The evaluation of the models instantaneously went through a tough validation protocol via stratified 5-fold cross-validation that was applied to the training split. This method guarantees that the ratio of churners to non-churners is maintained in each fold, thus yielding stable variance estimates and also eliminating the possibility of biased performance results. The main performance metric used was ROC-AUC, which is a threshold-independent metric and also very reliable in conditions where there is a class imbalance, hence making it suitable for churn prediction. Among the secondary metrics were the F1-score, which reveals the balance between precision and recall and hence indicates the model's ability to accurately identify true churners, and the Brier score, which measures the accuracy of predicted probabilities and is an important factor for downstream ROI modeling as well as decision-support systems.

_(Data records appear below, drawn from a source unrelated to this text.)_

[src/rtl/pipe_stage_buf_if.sv]
// Handshake bundle for one pipeline-stage boundary: upstream valid/ready/data,
// downstream valid/ready/data, plus flush and occupancy.
interface pipe_stage_buf_if #(
    parameter int WIDTH = 32
);
    logic             in_valid;
    logic             in_ready;
    logic [WIDTH-1:0] in_data;
    logic             flush;
    logic             out_valid;
    logic             out_ready;
    logic [WIDTH-1:0] out_data;
    logic [1:0]       occupancy;

    // Driver side: the producer/consumer pair surrounding the stage register.
    modport master (
        output in_valid, in_data, flush, out_ready,
        input  in_ready, out_valid, out_data, occupancy
    );

    // The stage register itself.
    modport slave (
        input  in_valid, in_data, flush, out_ready,
        output in_ready, out_valid, out_data, occupancy
    );
endinterface

[src/rtl/pipe_stage_buf.sv]
// Pipeline-stage register with valid/ready flow control, synchronous flush,
// bubble insertion and an optional two-entry skid buffer.
module pipe_stage_buf #(
    parameter int               WIDTH  = 32,
    parameter int               SKID   = 1,
    parameter logic [WIDTH-1:0] BUBBLE = '0
) (
    input logic           clk,
    input logic           reset,
    pipe_stage_buf_if.slave bus
);

    // Bit 0 is main_valid and bit 1 is skid_valid, so both valids and the
    // registered in_ready come straight off the state flops.
    typedef enum logic [1:0] {
        EMPTY   = 2'b00,
        FULL    = 2'b01,
        SKIDDED = 2'b11
    } state_e;

    state_e           state_q, state_d;
    logic [WIDTH-1:0] main_q, main_d;
    logic [WIDTH-1:0] skid_q, skid_d;
    logic             main_valid, skid_valid;
    logic             in_fire, out_fire;

    assign main_valid = state_q[0];
    assign skid_valid = state_q[1];

    // With SKID=1 in_ready is a pure flop output; with SKID=0 it looks through to out_ready.
    assign bus.in_ready  = (SKID != 0) ? !skid_valid : (!main_valid || bus.out_ready);
    assign bus.out_valid = main_valid;
    assign bus.out_data  = main_valid ? main_q : BUBBLE;
    assign bus.occupancy = {1'b0, main_valid} + {1'b0, skid_valid};

    assign in_fire  = bus.in_valid && bus.in_ready;
    assign out_fire = main_valid && bus.out_ready;

    always_comb begin
        // NOTE: every always_comb output gets a default first so no path can infer a latch.
        state_d = state_q;
        main_d  = main_q;
        skid_d  = skid_q;

        unique case (state_q)
            EMPTY: begin
                if (in_fire) begin
                    state_d = FULL;
                    main_d  = bus.in_data;
                end
            end
            FULL: begin
                if (out_fire && in_fire) begin
                    main_d = bus.in_data;
                end else if (out_fire) begin
                    state_d = EMPTY;
                end else if (in_fire && (SKID != 0)) begin
                    state_d = SKIDDED;
                    skid_d  = bus.in_data;
                end
            end
            SKIDDED: begin
                if (out_fire) begin
                    state_d = FULL;
                    main_d  = skid_q;
                end
            end
            default: state_d = EMPTY;
        endcase

        // A beat accepted in the flush cycle is swallowed here; out_fire already counted.
        if (bus.flush) begin
            state_d = EMPTY;
            main_d  = BUBBLE;
            skid_d  = BUBBLE;
        end
    end

    // NOTE: the data registers are reset too, so out_data and held payloads are a known NOP after reset.
    always_ff @(posedge clk or posedge reset) begin
        if (reset) begin
            // NOTE: sequential state uses non-blocking assignments so all flops update together.
            state_q <= EMPTY;
            main_q  <= BUBBLE;
            skid_q  <= BUBBLE;
        end else begin
            state_q <= state_d;
            main_q  <= main_d;
            skid_q  <= skid_d;
        end
    end

endmodule
[src/flat_wrapper.sv]
// flat-port wrapper written by rule: the top's interface ports become plain ports
module pipe_stage_buf_flat 
#(
    parameter int               WIDTH  = 32,
    parameter int               SKID   = 1,
    parameter logic [WIDTH-1:0] BUBBLE = '0
)
  (clk, reset, bus_in_valid, bus_in_data, bus_flush, bus_out_ready, bus_in_ready, bus_out_valid, bus_out_data, bus_occupancy);
  pipe_stage_buf_if #(.WIDTH(WIDTH)) bus_i ();
  input logic clk;
  input logic reset;
  input wire logic [$bits(bus_i.in_valid)-1:0] bus_in_valid;
  input wire logic [$bits(bus_i.in_data)-1:0] bus_in_data;
  input wire logic [$bits(bus_i.flush)-1:0] bus_flush;
  input wire logic [$bits(bus_i.out_ready)-1:0] bus_out_ready;
  output wire logic [$bits(bus_i.in_ready)-1:0] bus_in_ready;
  output wire logic [$bits(bus_i.out_valid)-1:0] bus_out_valid;
  output wire logic [$bits(bus_i.out_data)-1:0] bus_out_data;
  output wire logic [$bits(bus_i.occupancy)-1:0] bus_occupancy;
  assign bus_i.in_valid = bus_in_valid;
  assign bus_i.in_data = bus_in_data;
  assign bus_i.flush = bus_flush;
  assign bus_i.out_ready = bus_out_ready;
  assign bus_in_ready = bus_i.in_ready;
  assign bus_out_valid = bus_i.out_valid;
  assign bus_out_data = bus_i.out_data;
  assign bus_occupancy = bus_i.occupancy;
  pipe_stage_buf #(.WIDTH(WIDTH), .SKID(SKID), .BUBBLE(BUBBLE)) u_core (.clk(clk), .reset(reset), .bus(bus_i));
endmodule
[config.mk]
export PLATFORM = sky130hd
export DESIGN_NAME = pipe_stage_buf_flat
export DESIGN_NICKNAME = d
export VERILOG_FILES = /design/src/rtl/pipe_stage_buf_if.sv /design/src/rtl/pipe_stage_buf.sv /design/src/flat_wrapper.sv
export SDC_FILE = /design/constraint.sdc
export NUM_CORES = 1
export LEC_CHECK = 0
export CAP_MARGIN = 20
export CORE_ASPECT_RATIO = 0.9
export CORE_MARGIN = 10
export CORE_UTILIZATION = 35
export DETAILED_ROUTE_END_ITERATION = 6
export SLEW_MARGIN = 20
export SYNTH_ARGS = -nofsm -noshare
export SYNTH_HDL_FRONTEND = slang
export SYNTH_SLANG_ARGS = --single-unit
[constraint.sdc]
create_clock -name clk -period 3.1 [get_ports clk]
set_input_delay 0.62 -clock clk [delete_from_list [all_inputs] [get_ports clk]]
set_output_delay 0.62 -clock clk [all_outputs]
set_load 0.005 [all_outputs]
Yosys cells after proc, flatten, opt, wreduce, memory -nomap -nowiden
Index checks and enable logic that the tools add are counted.
{ "word_totals": {"input_bits": 37, "out_inout_bits": 36, "register_bits": 66} }
{ "classes": {"add_sub_neg": 1, "muxes": 17, "reduce_logical": 11, "eq_ne": 9} }
{ "op_table": {"columns": ["op", "count"], "rows": [
  ["$mux 32", 9],
  ["$pmux 32 s3", 1],
  ["$mux 2", 6],
  ["$reduce_and 4->1", 3],
  ["$ne 3x2->1 const B", 3],
  ["$pmux 2 s3", 1],
  ["$ne 2x2->1 const B", 2],
  ["$ne 4x2->1 const B", 1],
  ["$reduce_bool 2->1", 2],
  ["$reduce_bool 4->1", 1],
  ["$logic_and 1x1->1", 3],
  ["$ne 3x3->1 const B", 1],
  ["$add 1x1->2", 1],
  ["$eq 2x1->1 const B", 1],
  ["$eq 2x2->1 const B", 1],
  ["$logic_not 2->1", 1],
  ["$logic_not 1->1", 1]
]} }

Logic depth before layout (Yosys ltp)
Gate-level depths: netlist (run 1).
{ "logic_depth": {"word_depth": 7, "depth_mapped": 8, "depth_no_buf": 6} }

Worst setup path before layout (run 1)
Ideal clock, no wire load.
{ "synth_timing": {"kind": "flip-flop to flip-flop", "from": "register u_core.state_q[0]", "to": "register u_core.main_q[10]", "arrival_time_ns": 2.072, "required_time_ns": 2.962, "path_slack_ns": 0.890, "stages_incl_launch_ff": 8, "path_buffers": 2, "setup_time_ns": 0.138, "cell_sequence": "dfrtp_1 > inv_1 > ha_1 > a222oi_1 > and2_1 > clkbuf_1 > buf_2 > a211oi_1"} }
{ "synth_between": {"elab_chain_len": 4} }
{ "synth_lines": {"columns": ["item", "line_no", "text"], "rows": [
  ["from (decl)", "pipe_stage_buf.sv:21", "state_e state_q, state_d;"],
  ["from (signal assigned)", "pipe_stage_buf.sv:87", "state_q <= state_d;"],
  ["$logic_and 1x1->1", "pipe_stage_buf.sv:37", "assign out_fire = main_valid && bus.out_ready;"],
  ["$logic_and 1x1->1", "pipe_stage_buf.sv:53", "if (out_fire && in_fire) begin"],
  ["$ne 3x2->1 (no line)", null, null],
  ["$reduce_and 4->1 (no line)", null, null],
  ["to (signal assigned)", "pipe_stage_buf.sv:88", "main_q <= main_d;"],
  ["to (decl)", "pipe_stage_buf.sv:22", "logic [WIDTH-1:0] main_q, main_d;"]
]} }
Parallel ways exist; a longest one is shown, timed or not.
A chain may end at the register's enable or synchronous reset.

Final worst setup path (run 1)
{ "layout_timing": {"from": "register u_core.state_q[0]", "to": "output port bus_occupancy[0]"} }
{ "layout_between": {"elab_chain_len": 1} }
{ "layout_lines": {"columns": ["item", "line_no", "text"], "rows": [
  ["$add 1x1->2", "pipe_stage_buf.sv:34", "assign bus.occupancy = {1'b0, main_valid} + {1'b0, skid_valid};"],
  ["to (decl)", "flat_wrapper.sv:19", "output wire logic [$bits(bus_i.occupancy)-1:0] bus_occupancy;"]
]} }
No other way between the ends.

==> flow_summary.ini, run 1 <==
[status]
status = finished, final reports clean

[clocking]
cts_tree = done
cts_hold_buffers = 0
cts_resized = 0
cts_setup_buffers = 0
path_clk_slew_ns = 0.08
clockBufferDepth = 2
clock_latency_ns = 0.34
cts_made_buffers = 9
root_buffer = clkbuf_8
cts_max_level = 3
clock_sinks = 66

[logic_synthesis]
synth-simple-area-share_pct = 15.1
ys_async_sr_fraction_pct = 100
synth_xor_area_share_pct = 0.263
synth_compound_area_share_pct = 19.2
synth_cells = 354
synth_ff_type = dfrtp_1
syn_area_per_cell_um2 = 9.40
synth_area_leaders = dfrtp_1, a21oi_1, mux2i_1
yosysTopAreaCell = dfrtp_1
yosysUniqueCellTypes = 24
synth_top_area_share_pct = 49.6
synth-edff-count = 0
synth_seq_cells = 66
yosys.area_share.adder_pct = 1.88
synthMuxAreaShare_pct = 9.62
seq_area_frac_synth_pct = 49.6
syn_nets = 396
synthesis.area_mm2 = 0.00333
yosys_warnings = 0
synth_top_family_by_area = compound AO/OA/AOI/OAI gates

[global_route]
grt.met1_usage_pct = 16.6
top_usage_layer = met2
met2_usage_pct = 19.7
antenna_found_initial = 0
use_met3_pct = 4.01
grt_first_pass_wirelength_um = 14200
grt_pass1_vias = 2708
grt_use_total_pct = 12.7
gr-total-overflow = 0
grt_max_degree = 40

[min_path]
worstHoldPathType = reg -> reg
worstHoldPathCells = 2

[die]
die_w_um = 123
die_area_mm2 = 0.0138
ios = 73
coreArea_mm2 = 0.00921
fp.dieH_um = 113
initial_core_util_pct = 36.1
rows = 33

[setup_path]
path_cells = buf_4 > inv_1 > ha_1 > clkdlybuf4s50_1
startpoint_type = flop
crit_arrival_ns = 1.88
critPathRequiredTime_ns = 2.48
reg2reg_depth = 7
worstSetupEndpointType = primary output
path_depth = 4
crit_type = reg -> out
crit_buf_inv = 3
critPathSlowestCell = clkdlybuf4s50_1
cp_max_fo = 18
slowest_delay_ns = 0.53
path_delay_family = buffers and inverters

[sta]
hold_viol = 0
finalCriticalPeriod_ns = 2.50
slew_violations = 0
worst_pin_slew_ns = 0.803
whs_ns = 0.521
setup_viol = 0
timing.fmax_mhz = 400
finClkSkew_ns = 0.00976
fin_ws_ns = 0.602
rsz0062_at_grt = false
slew_headroom_pct = 46.4
tns_ns = 0
period_share_pct = 80.6

[power_and_ir_drop]
peakVddDrop_mv = 0.357
leakagePower_nw = 1.74
power.density_mw_per_mm2 = 759

[placed_design]
place_congestion = 0.793
port_buffers = 72
dpl.hpwl_um = 5870
place_ws_ns = 0.484

[cells_and_area]
syn_to_final_growth_pct = 33.0
layout.nets = 461
n_antenna_cell = 0
drive_gt1_share_pct = 8.02
final_util_pct = 48.1

[run]
maxCapViolCount = 0

[route]
drt_pre_antenna_iters = 5
wl_um = 8840
post_drt_wl_per_cell_um = 16.2
vias_per_cell = 4.93
drt_iter0_markers = 231
vias = 2693
drcViolationCount = 0
final_antenna_net_count = 0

Empirical outcome (hold-out test set)

All metrics come from the same train/test split (25 % hold-out, seed 42).

3.3. Business alignment

The modeling strategy manages to strike a balance between interpretability and performance by letting the managers start with the most transparent models like Logistic Regression or Decision Trees, which can provide clear operational insights, and then move on to testing more potent models like Random Forest or XGBoost through A/B testing in order to get the incremental lift. The operational feasibility is very much guaranteed by having extremely quick inference times, which are usually under a millisecond, and by the entire pipeline being serialized with joblib for API-based deployment without any hiccup. When it comes to scalability, the preprocessing transformer ensures that the entire workflow remains the same every time there is a data refresh in the future without the need for writing additional code. The combination of all these features allows for each technical decision made with respect to algorithms, parameters, or evaluation metrics to be linked to the specific size, class imbalance, and real-world business constraints of the Telco churn dataset. This connection leads to the development of models which are not only precise but also practical and capable of directing the decision-makers in the right way.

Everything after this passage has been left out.